La vida loca
I have come, again, to Mexico.
This time, I am sharing a hillside villa overlooking the Pacific.
My fellow travelers are a retired professor and his French wife, newlyweds en route to a stint as house guests in the U.S.; a retired artist, who lives downtown in Soho, age 80; a 70-ish Englishwoman with U.S. citizenship who is a legal assistant in the Connecticut countryside; and a whiz-bang management consultant in her 40s who thinks traveling for a four-month stint to work in Atlanta is a good time.
What we have in common is our absent hostess: my travel companion from Africa and Eastern Europe, who was felled by arythemia last week and forced to stay near her doctor in New York. If she were here, the villa might take on another, friendlier tone.

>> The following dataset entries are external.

Background: an optimization exercise with open tools, aiming at small area. Do not read the settings as production practice. The RTL was checked by simulation tests, not by an equivalence proof against the original design. Power figures rest on the tool's default switching activity, not on a simulated workload. The flow treats the clock pin as an ideal source, which a real chip does not have.

## ember
==> flow/design.v (excerpt) <==
module udp_tx_top
#(
    parameter [47:0] BOARD_MAC  = 48'h00_0a_35_01_fe_c0,
    parameter [31:0] BOARD_IP   = 32'hc0_a8_00_0a,
    parameter [15:0] BOARD_PORT = 16'd1234,
    parameter [47:0] PC_MAC     = 48'hff_ff_ff_ff_ff_ff,
    parameter [31:0] PC_IP      = 32'hc0_a8_00_64,
    parameter [15:0] PC_PORT    = 16'd1234,
    parameter        FIFO_DEPTH = 32
)
(
    input  wire         clk,
    input  wire         rst_n,
    input  wire         send_en,
    input  wire [15:0]  send_data_num,
    input  wire         wr_en,
    input  wire [31:0]  wr_data,
    output wire         fifo_full,
    output wire         send_end,
    output wire         eth_tx_en,
    output wire [3:0]   eth_tx_data
);
    wire [6:0]  hdr_idx;
    wire        hdr_clr;
    wire [7:0]  payload_len;
    wire [15:0] ip_id;
    wire [3:0]  hdr_nib;
    wire [31:0] rd_data;
    wire        rd_en;
    udp_header_gen
    #(
        .BOARD_MAC  (BOARD_MAC),
        .BOARD_IP   (BOARD_IP),
        .BOARD_PORT (BOARD_PORT),
        .PC_MAC     (PC_MAC),
        .PC_IP      (PC_IP),
        .PC_PORT    (PC_PORT)
    )
    u_hdr_gen
    (
        .clk         (clk),
  ...
Size in the first run: about 1700 cells after synthesis, roughly 1100 flip-flops, about 59 I/O pins, ~37000 µm² of cells after synthesis.
clock: 6.5 ns
lec_check: 0
cap_margin: 20
core_margin: 2
core_utilization: 50
cts_cluster_diameter: 80
cts_cluster_size: 30
place_density: 0.65
slew_margin: 20
run.sh (not shown) runs the stock make flow with config.mk's settings and CLKGATE_MAP_FILE= SYNTH_SCRIPT=/design/flow/synth_recipe.tcl, a recipe that flattens the netlist after the stock synthesis.
Final checks on ember, whose flow otherwise completed, came back failing, citing antenna rules.
Changes in onyx relative to ember:
Settings: a change of PLACE_DENSITY from 0.65 to 0.7; a change of CTS_CLUSTER_SIZE from 30 to 25; a change of CTS_CLUSTER_DIAMETER from 80 to 60; a change of CORE_UTILIZATION from 50 to 60.
[summary]
NOTE count of clock buffers in the final design ember->onyx increased by more than a quarter. onyx reports a higher area fraction of clock buffers and clock inverters than ember does. The higher post-route cell area came out of onyx. The sequential share of layout area of onyx falls short of that of ember by 0.45 points. onyx does better than ember on setup slack. From ember to onyx the numbers moved as follows: switching part of the total power roughly the same, total number of vias higher. Among onyx and ember, a clean, completed layout was produced by onyx alone. Every stage of ember finished as expected; the final checks, on the other hand, flagged antenna rules, which means the layout fails.
The following lists how indigo was set up differently from onyx:
Settings: CTS_CLUSTER_SIZE now 32, was 25; CTS_CLUSTER_DIAMETER now 90, was 60.
### Flow results
Changes observed in indigo relative to onyx: shortest clock period the worst path allows after layout up 43 ps; cell count decreased by 1.1% relative to the old numbers. indigo vs. onyx: maximum frequency went down by 0.0014 GHz. Setup slack in indigo is smaller than in onyx.

Setup of run 1:
Another version of the RTL of udp_tx_top (not shown whole).
For scale: roughly 1600 cells after synthesis.
export LEC_CHECK = 0
export CAP_MARGIN = 20
export CORE_MARGIN = 2
export CORE_UTILIZATION = 60
export CTS_CLUSTER_DIAMETER = 90
export CTS_CLUSTER_SIZE = 32
export PLACE_DENSITY = 0.7
export SLEW_MARGIN = 20
create_clock -name core_clock -period 6.5 [get_ports {clk}]
standard.sh (not shown) runs the stock make flow with config.mk's settings and CLKGATE_MAP_FILE= SYNTH_SCRIPT=/design/flow/synth_recipe.tcl, a recipe that flattens the netlist after the stock synthesis.
==> flow/flow/run.sh <==
#!/bin/bash
# Layout: the standard flow (standard.sh), with
#  - the standard synthesis, then its combinational logic mapped again for
#    area (flow/remap.ys, flow/remap.abc); the flip-flops are untouched;
#  - port buffers of the smallest buffer cell instead of the flow's pick;
#  - clock tree synthesis with the sink clustering of config.mk and no dummy
#    loads.
# Each tool's full output goes to a log in this folder: make_synth.log,
# remap_yosys.log, make_flow.log (ORFS also keeps each step's log under
# orfs/logs).
set -euo pipefail
cd "$(dirname "$0")/.."
WORK=$(pwd)
RES=$WORK/orfs/results/${FLOW_PLATFORM:-sky130hd}/udp_tx_top/base
export BUFFER_PORTS_ARGS="-buffer_cell sky130_fd_sc_hd__buf_1"
export CTS_ARGS="-sink_clustering_enable -repair_clock_nets -sink_clustering_size 10 -sink_clustering_max_diameter 50 -buf_list sky130_fd_sc_hd__clkbuf_4 -dont_use_dummy_load"

bash standard.sh synth > make_synth.log 2>&1

YOSYS=$(command -v yosys || true)
[[ -n "$YOSYS" ]] || YOSYS=$FLOW_HOME/../tools/install/yosys/bin/yosys
mkdir -p remap
cp "$RES/1_2_yosys.v" remap/std.v
cp flow/remap.ys flow/remap.abc remap/
ln -sf "$FLOW_HOME/platforms/sky130hd/lib/sky130_fd_sc_hd__tt_025C_1v80.lib" remap/lib.lib
(cd remap && "$YOSYS" -s remap.ys) > remap_yosys.log 2>&1
cp remap/remapped.v "$RES/1_2_yosys.v"
rm -f "$RES/1_synth.odb" "$RES/1_synth.sdc"

bash standard.sh > make_flow.log 2>&1
==> flow/flow/remap.abc <==
&get -n
&st
&syn2
&dch -f
&nf -R 1000
&put
Other scripts of this flow, unchanged in this note and not shown: flow/flow/remap.ys
Inputs modified between run 1 and run 2:
--- a/flow/flow/run.sh
+++ b/flow/flow/run.sh
@@ -14,5 +14,6 @@
 RES=$WORK/orfs/results/${FLOW_PLATFORM:-sky130hd}/udp_tx_top/base
 export BUFFER_PORTS_ARGS="-buffer_cell sky130_fd_sc_hd__buf_1"
-export CTS_ARGS="-sink_clustering_enable -repair_clock_nets -sink_clustering_size 10 -sink_clustering_max_diameter 50 -buf_list sky130_fd_sc_hd__clkbuf_4 -dont_use_dummy_load"
+export RECOVER_POWER=100
+export CTS_ARGS="-sink_clustering_enable -repair_clock_nets -sink_clustering_size 20 -sink_clustering_max_diameter 90 -buf_list sky130_fd_sc_hd__clkbuf_8 -dont_use_dummy_load"
 
 bash standard.sh synth > make_synth.log 2>&1
[summary]
- Against run 1 as the reference, run 2 delivers a higher sequential share of layout area.
- Run 2: worst relative slew slack 140 points below run 1
- Of run 2 and run 1, it is run 2 that has the lower total power.
- Summary of run 2 over run 1: post-route cell area down 200 µm², initial antenna violation count down 1, detailed-route wire length down about 1.6%.
- The flow completed for run 2, but it is not clean: the layout still shows max-capacitance violations, max-slew violations.
Setup changes, run 2 to run 3
--- a/flow/flow/run.sh
+++ b/flow/flow/run.sh
@@ -14,6 +14,5 @@
 RES=$WORK/orfs/results/${FLOW_PLATFORM:-sky130hd}/udp_tx_top/base
 export BUFFER_PORTS_ARGS="-buffer_cell sky130_fd_sc_hd__buf_1"
-export RECOVER_POWER=100
-export CTS_ARGS="-sink_clustering_enable -repair_clock_nets -sink_clustering_size 20 -sink_clustering_max_diameter 90 -buf_list sky130_fd_sc_hd__clkbuf_8 -dont_use_dummy_load"
+export CTS_ARGS="-sink_clustering_enable -repair_clock_nets -sink_clustering_size 32 -sink_clustering_max_diameter 90 -dont_use_dummy_load"
 
 bash standard.sh synth > make_synth.log 2>&1
### Flow results
- Run 2 has lower internal power than run 3.
- Run 3 against run 2: final cell count has decreased, time the worst path needs with I/O delays and setup now sits lower, pin count of the biggest net entering global routing comparable, number of vias per cell after detailed routing now sits lower, count of H-tree levels built during CTS now sits lower.
- Run 3: no failed stages, no open violations at the end
- The core of run 3 is more densely filled than that of run 2.
- Least setup slack across all paths after layout delta for run 3 relative to run 2: 130 ps higher
Setup changes, run 3 to run 4
--- a/flow/flow/run.sh
+++ b/flow/flow/run.sh
@@ -14,5 +14,5 @@
 RES=$WORK/orfs/results/${FLOW_PLATFORM:-sky130hd}/udp_tx_top/base
 export BUFFER_PORTS_ARGS="-buffer_cell sky130_fd_sc_hd__buf_1"
-export CTS_ARGS="-sink_clustering_enable -repair_clock_nets -sink_clustering_size 32 -sink_clustering_max_diameter 90 -dont_use_dummy_load"
+export CTS_ARGS="-sink_clustering_enable -repair_clock_nets -sink_clustering_size 36 -sink_clustering_max_diameter 90 -dont_use_dummy_load"
 
 bash standard.sh synth > make_synth.log 2>&1
[summary]
- Run 4 did not stop at any stage, and its layout met the timing, DRC and antenna checks.
- Comparing run 4 and run 3, the higher slack of the critical path is on run 3.
- Lower arrival time of the worst setup path among run 4 and run 3: run 3
- On total non-filler cell area in the finished layout, run 4 and run 3 are basically level.
- Clock network area share on run 4 is down relative to run 3.
The following lists how run 5 was set up differently from run 4:
- CTS_CLUSTER_SIZE removed (was 32)
- CTS_CLUSTER_DIAMETER removed (was 90)
--- a/flow/flow/run.sh
+++ b/flow/flow/run.sh
@@ -4,6 +4,6 @@
 #    area (flow/remap.ys, flow/remap.abc); the flip-flops are untouched;
 #  - port buffers of the smallest buffer cell instead of the flow's pick;
-#  - clock tree synthesis with the sink clustering of config.mk and no dummy
-#    loads.
+#  - clock tree synthesis with clkbuf_8 buffers, clusters of at most 20
+#    sinks, and no dummy loads.
 # Each tool's full output goes to a log in this folder: make_synth.log,
 # remap_yosys.log, make_flow.log (ORFS also keeps each step's log under
@@ -14,5 +14,5 @@
 RES=$WORK/orfs/results/${FLOW_PLATFORM:-sky130hd}/udp_tx_top/base
 export BUFFER_PORTS_ARGS="-buffer_cell sky130_fd_sc_hd__buf_1"
-export CTS_ARGS="-sink_clustering_enable -repair_clock_nets -sink_clustering_size 36 -sink_clustering_max_diameter 90 -dont_use_dummy_load"
+export CTS_ARGS="-sink_clustering_enable -repair_clock_nets -sink_clustering_size 20 -sink_clustering_max_diameter 90 -buf_list sky130_fd_sc_hd__clkbuf_8 -dont_use_dummy_load"
 
 bash standard.sh synth > make_synth.log 2>&1
==> flow/flow/remap.abc <==
&get -n
&st
&syn2
&dch -f
&nf -R 1000
&st
&syn2
&dch -f
&nf -R 1000
&put
- Looking at run 5 and run 4, the area added between synthesis and finish is a wash.
- Status: cell count after synthesis parity (run 4, run 5)
- Multi-input gate count sits higher in run 5 than in run 4.
- From run 4 to run 5 the numbers moved as follows: count of buffers not belonging to the clock network in the layout picked up an extra 8.0%; total routed wirelength +2.0%.
- met3 routing resource usage after global routing was higher in run 5 than in run 4.
- Max post-layout minimum cycle time across run 5 and run 4: run 4
- Comparing run 5 and run 4, the lower cell count along the critical path was measured on run 5.
- Termination of the worst setup path: u_fifo.st[1][6] -> run 4, u_mii_tx.u_crc.crc[23] -> run 5
- Run 5 vs run 4, instance count: run 5 higher

static timing again, ports no longer ideal:
In the flow no input, the clock included, has a driving cell. The finished layouts below were timed again as built, in two steps.
Step 1 assumes that a clkbuf_16 drives the clock port and a buf_2 every other input.
Step 2 moves the port delays by t, midway between the first and last clock arrival at a register: inputs arrive t later, outputs are due t later. That takes back most of the time a late clock gives input paths.
Slacks: ideal ports / drivers / drivers and shift; pairs: ideal ports / drivers.
run | shift t [ns] | slack for setup (ns) | worst setup path at the end
ember | 0.669 | 0.634 / 0.634 / 0.634 | register to register
onyx | 0.680 | 0.928 / 0.928 / 0.928 | register to register
indigo | 0.659 | 0.885 / 0.885 / 0.885 | register to register
run 1 | 0.965 | 0.692 / 0.692 / 0.692 | register to register
run 2 | 0.699 | 0.626 / 0.626 / 0.626 | register to register
run 3 | 0.629 | 0.754 / 0.754 / 0.754 | register to register
run 4 | 0.623 | 0.631 / 0.631 / 0.631 | register to register
run 5 | 0.699 | 1.168 / 1.168 / 1.168 | register to register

The French woman has taken charge of the kitchen and is starving us to death under the guise of feeding us healthy food: she is the kind of French housewife who can look in a bare cupboard and a refrigerator containing leftovers I would have thrown out, then produce what she calls a meal.
Last night she used carrots, ginger, and potatoes to make a soup, which she deemed "dinner." Personally, I go for more calories and a protein, a starch, a vegetable, perhaps something chocolate for dessert.
Nutritionally, we don't see eye to eye. She was miffed when I made grilled cheese for lunch in lieu of her salade Nicoise, made of leftover mahi-mahi added to tomatoes, peppers, hard boiled egg, and brown rice. That was her idea of a big, "heavy" meal. Another main meal consisted of two mangy pieces of cooked chicken with reheated spaghetti.
Neither combination fits my definition of a snack, let alone a meal, much less something to replicate an American dinner.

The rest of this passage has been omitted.